Who knows the minds of software gaming companies?
June 26, 2015 2:31 PM   Subscribe

Can anyone offer insight into the way the market works for videos games? Half-Life remains without a third sequel eight years after it's last release. Portal remains without a sequel four or five years after its release. Aren't these GUARANTEED money-makers?

Can anyone offer insight into the way the market works for videos games? To wit- with Hollywood discovering that using tried and true brands (Marvel, DC, Star Wars, etc.) with easily understood plots that translate into several international markets, they have made a goldmine.

But in the gaming world- one of the biggest games of all time: Half-Life remains without a third sequel eight years after it's last release. Portal remains without a sequel four or five years after its release.

Aren't these GUARANTEED money-makers? Why are we not seeing more efforts for sequels that everyone in the gaming community seems to want? Am I missing something about how game development works?
posted by tunewell to Media & Arts (16 answers total) 3 users marked this as a favorite
 
Both games are made by Valve. Look at that company rather than any sort of actual trend.

They just don't care, really. They make tons of money on Steam and DOTA2.
posted by OnTheLastCastle at 2:35 PM on June 26, 2015 [1 favorite]


Valve doesn't have a traditional management setup, people work on what they feel like working on, plus they are rolling in cash from Steam, so they have no incentive or direction to work on another portal or half life if they don't feel like it.

There are differing opinions on how well their (lack of) management style works.
Valve's flat management structure 'like high school'
Valve: How going boss-free empowered the games-maker
posted by TheAdamist at 2:36 PM on June 26, 2015


+1 for "It's Valve". They famously have a flat company structure. If an employee wants to work on it and can coordinate with enough other employees, it gets worked on. If not, it doesn't.

Why should they care about "GUARANTEED money-makers"?
posted by CrystalDave at 2:38 PM on June 26, 2015


Valve is already super profitable thanks to the Steam platform; they're in a position, like Apple, to take their sweet time.

That, plus their flat management structure, plus the fact that a multi-year delay isn't going to decrease demand upon launch, probably means that their internal stance is to only launch a game when it's perfect.
posted by suedehead at 2:49 PM on June 26, 2015 [1 favorite]


Valve posted a version of their Employee Handbook (PDF), and this place makes Google sound corporate and regimented.

There's also a lot of material about the development of Portal 2, which spent a decent amount of time without a completed story, and had a couple of technological dead ends (remember the Pneumatic Diversity Vent (YTL)?).

Check out their iOS app "The Final Hours of Portal 2" or just google for "the making of Portal 2" and you'll find a goldmine of info about that.
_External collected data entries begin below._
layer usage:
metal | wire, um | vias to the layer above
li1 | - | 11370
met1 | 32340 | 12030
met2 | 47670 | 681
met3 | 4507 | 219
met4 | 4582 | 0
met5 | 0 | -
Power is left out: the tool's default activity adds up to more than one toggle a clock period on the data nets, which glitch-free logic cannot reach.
$ cat config.mk
export PLATFORM = sky130hd
export DESIGN_NAME = arps_fifo
export DESIGN_NICKNAME = d
export VERILOG_FILES = /design/src/design/arps_pkg.sv /design/src/design/arps_fifo.sv
export VERILOG_INCLUDE_DIRS = /design/src /design/src/design
export SDC_FILE = /design/constraint.sdc
export NUM_CORES = 1
export LEC_CHECK = 0
export ABC_AREA = 1
export BUFFER_PORTS_ARGS = -buffer_cell sky130_fd_sc_hd__buf_2
export CAP_MARGIN = 10
export CORE_MARGIN = 2
export CORE_UTILIZATION = 33
export DETAILED_ROUTE_END_ITERATION = 8
export GPL_TIMING_DRIVEN = 1
export MAX_ROUTING_LAYER = met4
export REMOVE_ABC_BUFFERS = 1
export SLEW_MARGIN = 10
export SYNTH_ARGS = -nofsm -noshare
export SYNTH_HDL_FRONTEND = slang
export SYNTH_SLANG_ARGS = --single-unit
$ cat constraint.sdc
create_clock -name clk -period 10.5 [get_ports clk]
set_input_delay 1.05 -clock clk [delete_from_list [all_inputs] [get_ports clk]]
set_output_delay 1.05 -clock clk [all_outputs]
set_load 0.1 [all_outputs]
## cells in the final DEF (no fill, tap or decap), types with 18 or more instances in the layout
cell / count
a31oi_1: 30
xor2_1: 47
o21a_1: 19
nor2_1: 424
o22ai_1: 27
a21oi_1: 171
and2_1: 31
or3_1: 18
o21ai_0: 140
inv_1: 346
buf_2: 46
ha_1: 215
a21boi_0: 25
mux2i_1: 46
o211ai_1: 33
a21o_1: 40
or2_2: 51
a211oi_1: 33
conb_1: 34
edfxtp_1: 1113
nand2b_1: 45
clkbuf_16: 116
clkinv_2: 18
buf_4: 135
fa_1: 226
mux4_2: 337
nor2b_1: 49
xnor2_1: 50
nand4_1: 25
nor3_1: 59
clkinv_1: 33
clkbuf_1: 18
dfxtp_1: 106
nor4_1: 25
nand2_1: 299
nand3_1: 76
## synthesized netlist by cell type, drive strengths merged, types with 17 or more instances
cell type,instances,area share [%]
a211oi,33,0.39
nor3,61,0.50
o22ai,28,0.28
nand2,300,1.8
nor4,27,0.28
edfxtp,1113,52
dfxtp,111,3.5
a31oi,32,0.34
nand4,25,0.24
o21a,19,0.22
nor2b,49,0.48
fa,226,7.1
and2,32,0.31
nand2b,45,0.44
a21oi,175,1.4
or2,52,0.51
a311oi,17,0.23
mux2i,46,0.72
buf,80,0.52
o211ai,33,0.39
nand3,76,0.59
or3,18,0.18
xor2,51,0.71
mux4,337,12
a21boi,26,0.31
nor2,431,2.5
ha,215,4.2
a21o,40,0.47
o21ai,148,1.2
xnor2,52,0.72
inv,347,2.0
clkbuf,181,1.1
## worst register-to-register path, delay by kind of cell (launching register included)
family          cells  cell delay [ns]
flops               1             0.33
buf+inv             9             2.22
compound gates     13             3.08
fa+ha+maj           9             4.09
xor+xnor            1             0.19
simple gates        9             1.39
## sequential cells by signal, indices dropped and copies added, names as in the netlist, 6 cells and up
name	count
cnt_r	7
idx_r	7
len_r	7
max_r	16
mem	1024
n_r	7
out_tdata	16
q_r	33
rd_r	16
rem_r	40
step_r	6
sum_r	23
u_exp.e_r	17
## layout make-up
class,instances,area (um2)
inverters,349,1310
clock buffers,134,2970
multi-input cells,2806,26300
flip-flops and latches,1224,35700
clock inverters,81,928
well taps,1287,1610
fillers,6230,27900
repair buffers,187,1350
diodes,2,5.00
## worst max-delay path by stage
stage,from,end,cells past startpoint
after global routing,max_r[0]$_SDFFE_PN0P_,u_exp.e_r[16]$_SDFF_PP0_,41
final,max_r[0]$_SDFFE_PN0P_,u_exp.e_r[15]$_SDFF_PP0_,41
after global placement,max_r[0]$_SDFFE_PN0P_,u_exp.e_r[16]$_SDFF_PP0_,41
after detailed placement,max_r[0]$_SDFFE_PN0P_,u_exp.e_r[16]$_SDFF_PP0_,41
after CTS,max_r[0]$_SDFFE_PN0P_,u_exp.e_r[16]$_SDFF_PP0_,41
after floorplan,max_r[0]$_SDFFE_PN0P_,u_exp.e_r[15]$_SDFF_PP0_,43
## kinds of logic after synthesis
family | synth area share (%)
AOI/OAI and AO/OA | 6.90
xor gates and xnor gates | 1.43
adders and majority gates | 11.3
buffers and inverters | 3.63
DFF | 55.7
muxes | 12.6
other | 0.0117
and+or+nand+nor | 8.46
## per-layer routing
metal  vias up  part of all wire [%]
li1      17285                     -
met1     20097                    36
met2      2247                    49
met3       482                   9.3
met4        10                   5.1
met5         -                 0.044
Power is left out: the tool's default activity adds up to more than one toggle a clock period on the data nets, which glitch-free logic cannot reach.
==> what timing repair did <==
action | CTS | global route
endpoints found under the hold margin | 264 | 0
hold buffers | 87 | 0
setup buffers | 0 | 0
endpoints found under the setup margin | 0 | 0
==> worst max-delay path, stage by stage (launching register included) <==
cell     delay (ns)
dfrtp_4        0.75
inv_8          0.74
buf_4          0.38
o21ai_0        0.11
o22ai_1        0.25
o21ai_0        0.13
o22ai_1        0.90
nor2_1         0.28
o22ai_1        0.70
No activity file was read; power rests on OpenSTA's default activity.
The best way to make those games happen is to invent them yourself, go to Valve and pitch the shit out of them, both to to gaben and the devs who will have to get behind the project before they'll work on it.
posted by Sunburnt at 2:54 PM on June 26, 2015


Valve does what Valve wants to do and it doesn't make sense if you're used to how other companies operate. Which may be why Valve owns all the things and other companies don't.
posted by Justinian at 3:00 PM on June 26, 2015 [2 favorites]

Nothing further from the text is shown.